Ho-Hum Just a Routine Day on Safari!

Ho-Hum Just a Routine Day on Safari!

Bumpy road, alkaline dust, wind in your face. And a honey badger, some impala, hartebeest, elephant, a serval in a tree killed by a leopard and a family of 11 lion taking down a bull buffalo.

Anyone who only reads first paragraphs might be misled.

It was hardly an ordinary start. We lucked out big time. Sue MacDonald kept saying “I don’t believe; can you believe it?” And as is often the case with great game drives, it was basically luck and not strategy that took us to this extraordinary beginning.

Following the first couple days in Nairobi for our normal political and cultural touring and to shake as much jetlag as possible into the congested throngs of people we walked through on the street, we flew into the southwest Serengeti, to Ndutu Lodge. Yesterday there were two others besides our group, and today we’re alone. This is because of the common knowledge that the migration which is centered here in March and April is long gone.

But what so many television special driven tourists don’t reflect on is that animals and wilderness does not follow a TV schedule. It goes on year-round. Sure there will be times that will basically provide more animals than others, but there are very special things that happen at all the different times of the year.

I’ve written before about the discovery of the buffalo virus that was leading to more lion kills and lion deaths, but even so lion killing a buffalo is no easy task. I don’t think a lion even considers taking down a buf unless more customary food like zebra and wildebeest aren’t available. It would be like going to Whole Foods for a last-minute Friday snack and buying a complete Angus.

And that’s the case at Ndutu in the middle of the dry season. (By the way, we arrived in a rain storm, and it’s rainy today as well, but that’s really unusual. And the area essentially remains very dry.) So for the lion of Ndutu, dinner is always a challenge.

We’d heard in the middle of the night the anxious lion roars and hyanea yelps. We’d hardly been out for a few minutes past daylight when Dixon spotted a lone female walking fast on the top of a ridge about 500 yards away.

We drove up to her and I immediately noticed that she was limping, and that her belly was terribly contracted, a sign she hadn’t eaten for days. Clearly last night she was involved in a failed hunt of something that injured her right shoulder.

She took no notice of us and kept on her mission driven limped walk. She hesitated only momentarily to call and then listened as another lion called back from the far distance. She started to walk again.

Then all of a sudden out of some low bushes runs a subadult male covered in blood. The female we had been following laid her ears close to her head, turned tale and began running with the bloody faced male in close pursuit.

She was obviously not a part of the pride that currently owned this territory, but rather than following her we wanted to figure out the bloody face of the pursuer.

Soon we found other lion, three mature females and five cubs of various ages, all bloodied but clustered together as if something was attacking them.

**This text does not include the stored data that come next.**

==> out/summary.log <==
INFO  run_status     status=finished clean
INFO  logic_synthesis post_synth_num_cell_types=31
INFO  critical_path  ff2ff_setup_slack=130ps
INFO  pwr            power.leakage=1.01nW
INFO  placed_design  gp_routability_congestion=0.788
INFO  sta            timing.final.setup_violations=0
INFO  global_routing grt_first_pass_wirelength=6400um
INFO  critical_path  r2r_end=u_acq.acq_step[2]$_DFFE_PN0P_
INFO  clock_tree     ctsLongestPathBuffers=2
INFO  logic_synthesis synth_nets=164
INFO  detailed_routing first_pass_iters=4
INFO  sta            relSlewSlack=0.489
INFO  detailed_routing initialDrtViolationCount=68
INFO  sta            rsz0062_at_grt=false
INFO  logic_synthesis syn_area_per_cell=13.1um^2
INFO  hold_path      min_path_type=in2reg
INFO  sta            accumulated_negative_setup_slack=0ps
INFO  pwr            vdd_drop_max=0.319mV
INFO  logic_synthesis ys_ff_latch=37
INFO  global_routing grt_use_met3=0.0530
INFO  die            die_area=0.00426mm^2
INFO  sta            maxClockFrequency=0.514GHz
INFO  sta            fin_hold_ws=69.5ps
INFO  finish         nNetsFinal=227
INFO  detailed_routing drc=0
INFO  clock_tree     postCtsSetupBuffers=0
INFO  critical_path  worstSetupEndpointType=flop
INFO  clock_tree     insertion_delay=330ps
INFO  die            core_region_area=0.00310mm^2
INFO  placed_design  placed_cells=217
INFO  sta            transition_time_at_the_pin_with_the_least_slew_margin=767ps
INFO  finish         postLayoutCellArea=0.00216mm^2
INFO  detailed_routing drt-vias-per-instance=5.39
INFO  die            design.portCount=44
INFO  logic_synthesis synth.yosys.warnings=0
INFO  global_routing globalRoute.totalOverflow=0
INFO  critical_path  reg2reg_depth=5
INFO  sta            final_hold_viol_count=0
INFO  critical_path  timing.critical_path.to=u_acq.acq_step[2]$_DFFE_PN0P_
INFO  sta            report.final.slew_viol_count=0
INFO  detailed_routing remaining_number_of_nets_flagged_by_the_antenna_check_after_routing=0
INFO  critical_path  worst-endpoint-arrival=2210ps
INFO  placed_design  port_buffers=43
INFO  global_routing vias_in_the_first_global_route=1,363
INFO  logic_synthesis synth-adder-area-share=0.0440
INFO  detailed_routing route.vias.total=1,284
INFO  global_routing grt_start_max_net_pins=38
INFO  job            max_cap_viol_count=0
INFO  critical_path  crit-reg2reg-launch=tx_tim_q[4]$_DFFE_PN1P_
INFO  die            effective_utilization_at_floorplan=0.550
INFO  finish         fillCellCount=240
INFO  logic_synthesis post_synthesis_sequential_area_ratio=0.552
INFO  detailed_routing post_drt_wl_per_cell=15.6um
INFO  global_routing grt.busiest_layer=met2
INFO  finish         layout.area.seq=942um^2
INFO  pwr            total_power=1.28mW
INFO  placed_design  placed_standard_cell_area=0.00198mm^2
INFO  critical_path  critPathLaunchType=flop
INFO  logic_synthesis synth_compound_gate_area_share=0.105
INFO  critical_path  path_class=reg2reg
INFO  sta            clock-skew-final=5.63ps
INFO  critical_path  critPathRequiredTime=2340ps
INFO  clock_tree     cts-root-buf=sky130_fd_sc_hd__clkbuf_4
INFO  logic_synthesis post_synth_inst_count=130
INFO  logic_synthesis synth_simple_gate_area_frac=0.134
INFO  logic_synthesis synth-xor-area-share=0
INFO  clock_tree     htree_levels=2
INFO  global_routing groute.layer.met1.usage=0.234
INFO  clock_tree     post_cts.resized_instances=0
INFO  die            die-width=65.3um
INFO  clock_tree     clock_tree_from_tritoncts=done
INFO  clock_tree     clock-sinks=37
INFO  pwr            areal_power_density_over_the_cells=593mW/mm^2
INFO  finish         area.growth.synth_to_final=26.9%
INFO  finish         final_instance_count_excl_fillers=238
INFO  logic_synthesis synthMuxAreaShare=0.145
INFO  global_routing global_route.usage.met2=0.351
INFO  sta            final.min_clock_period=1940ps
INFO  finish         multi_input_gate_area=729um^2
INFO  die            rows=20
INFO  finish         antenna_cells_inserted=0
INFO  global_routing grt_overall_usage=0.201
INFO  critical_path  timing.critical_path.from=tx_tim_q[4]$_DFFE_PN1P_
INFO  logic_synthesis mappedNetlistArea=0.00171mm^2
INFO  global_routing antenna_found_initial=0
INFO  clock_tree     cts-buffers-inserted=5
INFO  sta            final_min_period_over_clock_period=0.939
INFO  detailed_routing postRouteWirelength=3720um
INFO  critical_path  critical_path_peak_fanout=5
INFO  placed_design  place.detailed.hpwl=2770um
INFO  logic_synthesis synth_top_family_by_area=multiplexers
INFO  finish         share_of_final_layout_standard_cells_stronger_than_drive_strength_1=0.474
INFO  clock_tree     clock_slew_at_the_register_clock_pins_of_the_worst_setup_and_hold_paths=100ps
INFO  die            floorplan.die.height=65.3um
### src/inc/cpc_defines.svh
// Purpose: constants of the cell protection controller
// Assumes: 20 MHz core clock, AXI4-Lite register access
// Notes:   times in microseconds, cycle counts derived at the top
`ifndef CPC_DEFINES_SVH
`define CPC_DEFINES_SVH

// ============================================================
// register map
`define CPC_ADDR_PROT      8'h00
`define CPC_ADDR_STAT      8'h04
`define CPC_ADDR_CMD       8'h08
`define CPC_ADDR_CTRL      8'h60
`define CPC_ADDR_W         8

// ============================================================
// protection register fields
`define CPC_P_OV           7
`define CPC_P_UV           6
`define CPC_P_COC          5
`define CPC_P_DOC          4
`define CPC_P_CC           3
`define CPC_P_DC           2
`define CPC_P_CE           1
`define CPC_P_DE           0

// ============================================================
// control register fields
`define CPC_C_NEGATIVE_BLANKING_ENABLE         7
`define CPC_C_UNDERVOLTAGE_SLEEP_ENABLE         6
`define CPC_C_BUS_LOW_SLEEP_ENABLE         5
`define CPC_C_NET_ADDRESS_OPCODE_SELECT        4
`define CPC_C_IO_PIN_WAKE_SWITCH_ENABLE        2
`define CPC_C_DATA_PIN_WAKE_SWITCH_ENABLE         1
`define CPC_CTRL_NV_RESET  8'h00
`define CPC_CTRL_WMASK     8'hFE
`define CPC_OPC_RNA_0      8'h33
`define CPC_OPC_RNA_1      8'h39

// ============================================================
// status and command fields
`define CPC_S_UVF          0
`define CPC_S_SLEEP        1
`define CPC_CMD_COPY       0

// ============================================================
// timing
`define CPC_CLK_HZ         20000000
`define CPC_HZ_PER_MHZ     1000000
`define CPC_T_OVD_US       1000
`define CPC_T_UVD_US       1000
`define CPC_T_OCD_US       10000
`define CPC_T_SCD_US       100
`define CPC_T_SLEEP_US     2000000

// ============================================================
// bus answers
`define CPC_RESP_OKAY      2'h0
`define CPC_RESP_SLVERR    2'h2

`endif

### src/inc/cpc_pkg.sv
// Purpose: types of the cell protection controller
// Assumes: included after cpc_defines.svh
// Notes:   all state of the top except rst_sync_ff lives in cpc_state_t
package cpc_pkg;

	typedef enum logic {CPC_ACTIVE, CPC_SLEEP} cpc_mode_t;

	typedef struct packed {
		logic       awvalid;
		logic [7:0] awaddr;
		logic       wvalid;
		logic [31:0] wdata;
		logic [3:0] wstrb;
		logic       bready;
		logic       arvalid;
		logic [7:0] araddr;
		logic       rready;
	} cpc_axi_req_t;

	typedef struct packed {
		logic        awready;
		logic        wready;
		logic        bvalid;
		logic [1:0]  bresp;
		logic        arready;
		logic        rvalid;
		logic [31:0] rdata;
		logic [1:0]  rresp;
	} cpc_axi_rsp_t;

	typedef struct packed {
		logic over_ov;
		logic below_ce;
		logic below_uv;
		logic below_ov_rc;
		logic sns_below_coc;
		logic sns_above_doc;
		logic sns_above_sc;
		logic sns_dis_1p2mv;
		logic sns_neg_small;
		logic pls_below_det;
		logic pls_above_det;
		logic charger_present;
		logic data_pin;
		logic io_pin;
	} cpc_cmp_t;

	typedef struct packed {
		logic       charge_fet_drive;
		logic       discharge_fet_drive;
		logic       terminal_test_pulldown;
		logic       terminal_test_pullup;
		logic       recovery_charge_enable;
		logic       current_blank;
		logic       io_pin_wake_pullup;
		logic       data_pin_wake_pullup;
		logic       sleep_mode;
		logic [7:0] net_address_opcode;
	} cpc_drive_t;

	typedef struct packed {
		cpc_mode_t        mode;
		cpc_cmp_t         s1;
		cpc_cmp_t         s2;
		logic             dq_prev;
		logic             pio_prev;
		logic [4:0][31:0] cnt;
		logic [31:0]      stable_cnt;
		logic             ov;
		logic             uv;
		logic             charge_overcurrent_flag;
		logic             discharge_overcurrent_flag;
		logic             ov_flag;
		logic             coc_flag;
		logic             doc_flag;
		logic             status_undervoltage_flag;
		logic             ce;
		logic             de;
		logic [7:0]       ctrl;
		logic [7:0]       nv;
		cpc_drive_t       drv;
		logic             aw_got;
		logic [7:0]       aw_addr;
		logic             w_got;
		logic [31:0]      w_data;
		logic [3:0]       w_strb;
		logic             bvalid;
		logic [1:0]       bresp;
		logic             rvalid;
		logic [1:0]       rresp;
		logic [31:0]      rdata;
	} cpc_state_t;

endpackage

### src/verilog/cpc_top.sv
// Purpose: protection state, FET drive and register file of the cell protector
// Assumes: comparator results and pins arrive asynchronously
// Notes:   registers reached over AXI4-Lite, one aligned word each
`timescale 1ns/1ps
`default_nettype none
`include "cpc_defines.svh"

module cpc_top #(
	parameter int unsigned OVD_CYC   = `CPC_T_OVD_US * (`CPC_CLK_HZ / `CPC_HZ_PER_MHZ),
	parameter int unsigned UVD_CYC   = `CPC_T_UVD_US * (`CPC_CLK_HZ / `CPC_HZ_PER_MHZ),
	parameter int unsigned OCD_CYC   = `CPC_T_OCD_US * (`CPC_CLK_HZ / `CPC_HZ_PER_MHZ),
	parameter int unsigned SCD_CYC   = `CPC_T_SCD_US * (`CPC_CLK_HZ / `CPC_HZ_PER_MHZ),
	parameter int unsigned SLEEP_CYC = `CPC_T_SLEEP_US * (`CPC_CLK_HZ / `CPC_HZ_PER_MHZ)
) (
	input  wire logic                  clk,
	input  wire logic                  rst_n,
	input  wire cpc_pkg::cpc_axi_req_t axi_req,
	output      cpc_pkg::cpc_axi_rsp_t axi_rsp,
	input  wire cpc_pkg::cpc_cmp_t     cmp_in,
	output      cpc_pkg::cpc_drive_t   drive
);

	// ============================================================
	// helpers
	localparam int unsigned Q_OV  = 0;
	localparam int unsigned Q_UV  = 1;
	localparam int unsigned Q_COC = 2;
	localparam int unsigned Q_DOC = 3;
	localparam int unsigned Q_SC  = 4;

	// saturating qualification counter
	function automatic logic [31:0] cpc_qualify(
		input logic        cond,
		input logic [31:0] cnt,
		input logic [31:0] lim
	);
		logic [31:0] r;
		r = 32'h0;
		if (cond) begin
			r = (cnt >= lim) ? lim : cnt + 32'h1;
		end
		return r;
	endfunction

	// register index: 0 prot, 1 status, 2 command, 3 control, 4 none
	function automatic logic [2:0] cpc_decode(input logic [7:0] addr);
		logic [2:0] r;
		case (addr)
			`CPC_ADDR_PROT: r = 3'h0;
			`CPC_ADDR_STAT: r = 3'h1;
			`CPC_ADDR_CMD:  r = 3'h2;
			`CPC_ADDR_CTRL: r = 3'h3;
			default:        r = 3'h4;
		endcase
		return r;
	endfunction

	// ============================================================
	// reset release
	logic [1:0] rst_sync_ff;
	logic       rst_int_n;

	always_ff @(posedge clk or negedge rst_n) begin
		if (!rst_n) begin
			rst_sync_ff <= 2'h0;
		end else begin
			rst_sync_ff <= {rst_sync_ff[0], 1'b1};
		end
	end
	assign rst_int_n = rst_sync_ff[1];

	// ============================================================
	// state
	cpc_pkg::cpc_state_t q_ff;
	cpc_pkg::cpc_state_t nxt_q;
	cpc_pkg::cpc_state_t rst_q;

	always_comb begin
		rst_q      = '0;
		rst_q.mode = cpc_pkg::CPC_ACTIVE;
		rst_q.ce   = 1'b1;
		rst_q.de   = 1'b1;
		rst_q.nv   = `CPC_CTRL_NV_RESET;
		rst_q.ctrl = `CPC_CTRL_NV_RESET;
		rst_q.drv.net_address_opcode = `CPC_OPC_RNA_0;
	end

	// ============================================================
	// next-state logic
	logic        active;
	logic        fire_ov;
	logic        fire_uv;
	logic        fire_coc;
	logic        fire_doc;
	logic        fire_sc;
	logic        stable_done;
	logic        go_sleep;
	logic        wake;
	logic        do_write;
	logic [2:0]  widx;
	logic [2:0]  ridx;
	logic [7:0]  wbyte;
	logic [7:0]  prot_rd;
	cpc_pkg::cpc_cmp_t c;

	always_comb begin
		nxt_q  = q_ff;
		c      = q_ff.s2;
		active = (q_ff.mode == cpc_pkg::CPC_ACTIVE);

		nxt_q.s1       = cmp_in;
		nxt_q.s2       = q_ff.s1;
		nxt_q.dq_prev  = c.data_pin;
		nxt_q.pio_prev = c.io_pin;

		// qualification counters, held at zero outside Active
		nxt_q.cnt[Q_OV]  = cpc_qualify(active && c.over_ov, q_ff.cnt[Q_OV], OVD_CYC);
		nxt_q.cnt[Q_UV]  = cpc_qualify(active && c.below_uv, q_ff.cnt[Q_UV], UVD_CYC);
		nxt_q.cnt[Q_COC] = cpc_qualify(active && c.sns_below_coc, q_ff.cnt[Q_COC], OCD_CYC);
		nxt_q.cnt[Q_DOC] = cpc_qualify(active && c.sns_above_doc, q_ff.cnt[Q_DOC], OCD_CYC);
		nxt_q.cnt[Q_SC]  = cpc_qualify(active && c.sns_above_sc, q_ff.cnt[Q_SC], SCD_CYC);
		fire_ov  = (nxt_q.cnt[Q_OV] == OVD_CYC) && (q_ff.cnt[Q_OV] != OVD_CYC);
		fire_uv  = (nxt_q.cnt[Q_UV] == UVD_CYC) && (q_ff.cnt[Q_UV] != UVD_CYC);
		fire_coc = (nxt_q.cnt[Q_COC] == OCD_CYC) && (q_ff.cnt[Q_COC] != OCD_CYC);
		fire_doc = (nxt_q.cnt[Q_DOC] == OCD_CYC) && (q_ff.cnt[Q_DOC] != OCD_CYC);
		fire_sc  = (nxt_q.cnt[Q_SC] == SCD_CYC) && (q_ff.cnt[Q_SC] != SCD_CYC);

		// data line static timer
		nxt_q.stable_cnt = cpc_qualify(active && (c.data_pin == q_ff.dq_prev), q_ff.stable_cnt, SLEEP_CYC);
		stable_done      = (q_ff.stable_cnt == SLEEP_CYC);

		// fault states: set on qualification, release by threshold
		if (fire_ov) begin
			nxt_q.ov = 1'b1;
		end else if (c.below_ce || (c.sns_dis_1p2mv && !c.over_ov)) begin
			nxt_q.ov = 1'b0;
		end
		if (fire_uv) begin
			nxt_q.uv = 1'b1;
		end else if (!c.below_uv) begin
			nxt_q.uv = 1'b0;
		end
		if (fire_coc) begin
			nxt_q.charge_overcurrent_flag = 1'b1;
		end else if (c.pls_below_det) begin
			nxt_q.charge_overcurrent_flag = 1'b0;
		end
		if (fire_doc || fire_sc) begin
			nxt_q.discharge_overcurrent_flag = 1'b1;
		end else if (c.pls_above_det) begin
			nxt_q.discharge_overcurrent_flag = 1'b0;
		end

		// power modes
		go_sleep = active && !c.charger_present && stable_done &&
			((q_ff.ctrl[`CPC_C_BUS_LOW_SLEEP_ENABLE] && !c.data_pin) ||
			 (q_ff.ctrl[`CPC_C_UNDERVOLTAGE_SLEEP_ENABLE] && q_ff.uv));
		wake = !active &&
			((c.charger_present && !c.below_uv) ||
			 (c.data_pin && !q_ff.dq_prev) ||
			 (q_ff.ctrl[`CPC_C_DATA_PIN_WAKE_SWITCH_ENABLE] && !c.data_pin && q_ff.dq_prev) ||
			 (q_ff.ctrl[`CPC_C_IO_PIN_WAKE_SWITCH_ENABLE] && !c.io_pin && q_ff.pio_prev));

		// ---------------- register bus ----------------
		if (axi_req.awvalid && axi_rsp.awready) begin
			nxt_q.aw_got  = 1'b1;
			nxt_q.aw_addr = axi_req.awaddr;
		end
		if (axi_req.wvalid && axi_rsp.wready) begin
			nxt_q.w_got  = 1'b1;
			nxt_q.w_data = axi_req.wdata;
			nxt_q.w_strb = axi_req.wstrb;
		end
		if (q_ff.bvalid && axi_req.bready) begin
			nxt_q.bvalid = 1'b0;
		end
		do_write = q_ff.aw_got && q_ff.w_got && !q_ff.bvalid;
		widx     = cpc_decode(q_ff.aw_addr);
		wbyte    = q_ff.w_data[7:0];
		if (do_write) begin
			nxt_q.aw_got = 1'b0;
			nxt_q.w_got  = 1'b0;
			nxt_q.bvalid = 1'b1;
			nxt_q.bresp  = (widx == 3'h4) ? `CPC_RESP_SLVERR : `CPC_RESP_OKAY;
		end

		// flag clears by software first, hardware sets below win
		if (do_write && q_ff.w_strb[0]) begin
			case (widx)
				3'h0: begin
					if (!wbyte[`CPC_P_OV]) begin
						nxt_q.ov_flag = 1'b0;
					end
					if (!wbyte[`CPC_P_COC]) begin
						nxt_q.coc_flag = 1'b0;
					end
					if (!wbyte[`CPC_P_DOC]) begin
						nxt_q.doc_flag = 1'b0;
					end
					if (active) begin
						nxt_q.ce = wbyte[`CPC_P_CE];
						nxt_q.de = wbyte[`CPC_P_DE];
					end
				end
				3'h1: begin
					if (!wbyte[`CPC_S_UVF]) begin
						nxt_q.status_undervoltage_flag = 1'b0;
					end
				end
				3'h2: begin
					if (wbyte[`CPC_CMD_COPY]) begin
						nxt_q.nv = q_ff.ctrl;
					end
				end
				3'h3: begin
					nxt_q.ctrl = wbyte & `CPC_CTRL_WMASK;
				end
				default: begin
				end
			endcase
		end

		// sleep entry clears ov_flag, coc_flag and doc_flag, wake restores enables
		if (go_sleep) begin
			nxt_q.mode     = cpc_pkg::CPC_SLEEP;
			nxt_q.ov_flag  = 1'b0;
			nxt_q.coc_flag = 1'b0;
			nxt_q.doc_flag = 1'b0;
		end else if (wake) begin
			nxt_q.mode = cpc_pkg::CPC_ACTIVE;
			nxt_q.ce   = 1'b1;
			nxt_q.de   = 1'b1;
		end
		if (fire_ov) begin
			nxt_q.ov_flag = 1'b1;
		end
		if (fire_uv) begin
			nxt_q.status_undervoltage_flag = 1'b1;
		end
		if (fire_coc) begin
			nxt_q.coc_flag = 1'b1;
		end
		if (fire_doc || fire_sc) begin
			nxt_q.doc_flag = 1'b1;
		end

		// read channel
		ridx    = cpc_decode(axi_req.araddr);
		prot_rd = {q_ff.ov_flag, q_ff.status_undervoltage_flag, q_ff.coc_flag, q_ff.doc_flag,
			q_ff.drv.charge_fet_drive, q_ff.drv.discharge_fet_drive,
			q_ff.ce, q_ff.de};
		if (q_ff.rvalid && axi_req.rready) begin
			nxt_q.rvalid = 1'b0;
		end
		if (axi_req.arvalid && axi_rsp.arready) begin
			nxt_q.rvalid = 1'b1;
			nxt_q.rresp  = `CPC_RESP_OKAY;
			nxt_q.rdata  = 32'h0;
			case (ridx)
				3'h0: nxt_q.rdata[7:0] = prot_rd;
				3'h1: nxt_q.rdata[7:0] = {6'h0, !active, q_ff.status_undervoltage_flag};
				3'h2: nxt_q.rdata[7:0] = 8'h00;
				3'h3: nxt_q.rdata[7:0] = q_ff.ctrl;
				default: nxt_q.rresp   = `CPC_RESP_SLVERR;
			endcase
		end

		// ---------------- outputs ----------------
		nxt_q.drv.charge_fet_drive = (nxt_q.mode == cpc_pkg::CPC_ACTIVE) &&
			!nxt_q.ov && !nxt_q.uv && !nxt_q.charge_overcurrent_flag && nxt_q.ce;
		nxt_q.drv.discharge_fet_drive = (nxt_q.mode == cpc_pkg::CPC_ACTIVE) &&
			!nxt_q.uv && !nxt_q.charge_overcurrent_flag && !nxt_q.discharge_overcurrent_flag && nxt_q.de;
		nxt_q.drv.terminal_test_pulldown = nxt_q.charge_overcurrent_flag;
		nxt_q.drv.terminal_test_pullup   = nxt_q.discharge_overcurrent_flag;
		nxt_q.drv.recovery_charge_enable = c.below_ov_rc;
		nxt_q.drv.current_blank = q_ff.ctrl[`CPC_C_NEGATIVE_BLANKING_ENABLE] && c.sns_neg_small;
		nxt_q.drv.io_pin_wake_pullup   = !active && q_ff.ctrl[`CPC_C_IO_PIN_WAKE_SWITCH_ENABLE];
		nxt_q.drv.data_pin_wake_pullup = !active && q_ff.ctrl[`CPC_C_DATA_PIN_WAKE_SWITCH_ENABLE];
		nxt_q.drv.sleep_mode = (nxt_q.mode == cpc_pkg::CPC_SLEEP);
		nxt_q.drv.net_address_opcode = q_ff.ctrl[`CPC_C_NET_ADDRESS_OPCODE_SELECT] ?
			`CPC_OPC_RNA_1 : `CPC_OPC_RNA_0;
	end

	always_ff @(posedge clk or negedge rst_int_n) begin
		if (!rst_int_n) begin
			q_ff <= rst_q;
		end else begin
			q_ff <= nxt_q;
		end
	end

	// ============================================================
	// ports
	always_comb begin
		axi_rsp         = '0;
		axi_rsp.awready = !q_ff.aw_got && !q_ff.bvalid;
		axi_rsp.wready  = !q_ff.w_got && !q_ff.bvalid;
		axi_rsp.bvalid  = q_ff.bvalid;
		axi_rsp.bresp   = q_ff.bresp;
		axi_rsp.arready = !q_ff.rvalid;
		axi_rsp.rvalid  = q_ff.rvalid;
		axi_rsp.rdata   = q_ff.rdata;
		axi_rsp.rresp   = q_ff.rresp;
	end

	assign drive = q_ff.drv;

endmodule // cpc_top

`default_nettype wire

Then we saw literally ten feet from our car in the bush a giant male buffalo.

He was obviously dying. The giant, awesome beast lifted his head back towards me and I saw that distinctive glaze in the eyes of a dying animal. Animals have expressions just like us, just not in the face.

Every time a lion got near him he’d stand up and begin to swing his deadly horns.

The older lion knew to stay well away, but the younger kids couldn’t suppress their hunger. They would move towards him, even jump on him, and he’d growl and swing his head. The youngest cub, about 4½ months old, got a seething cash on his little neck.

So we watched this for some time as the buffalo seemed to be on his last breath, and then when he seemed to stop breathing, a lion would close in, and he would stumble to his feet swinging his head, braying.

Finally, still alive, he lost all strength and the family knew it. They were on him at once: the kids on the back, the larger lion digging into the soft flesh areas. We left before he was dead.

A few hours later, on our way back to the lodge, we stopped to review the situation, and the buf was dead. In just that short several hours the lion had carved an enormous amount from the available meat and most were too full to eat another bite. But the male was close on the kill, as they always are, reluctant to give way so long as a single morsel of meat is left.

Even though he was too full to eat it.

Then came our second wonder. Two elephant were strolling down the lake shore which was about 50 yards away. But the wind was directly on them, off the kill, and immediately the mother ele started scenting the air.

Before long she was charging the lion, chasing them away and trumpeting loudly. The lion dutifully stood clear, the male the last to do so, and she kept up the harassment until for some reason she felt appropriately vindicated, and went off.

No. It was not an ordinary start to a safari. But on the other hand it wasn’t totally unusual. This is the most stressful time for Ndutu. Except for the aberrant rains that came with us, the veld is parched, a powdery salt blown almost like smog into the mostly still veld by the dawn and dusk breezes. Unlike March when I’m here, there is only a fraction of the normal bird song, a thin sliver of the number of animals always here then.

But predators don’t migrate. If they’re to survive, this is when they have to show their stuff. And for the lucky visitor, like us, a once-in-a-lifetime scene unfolds into our own alien world.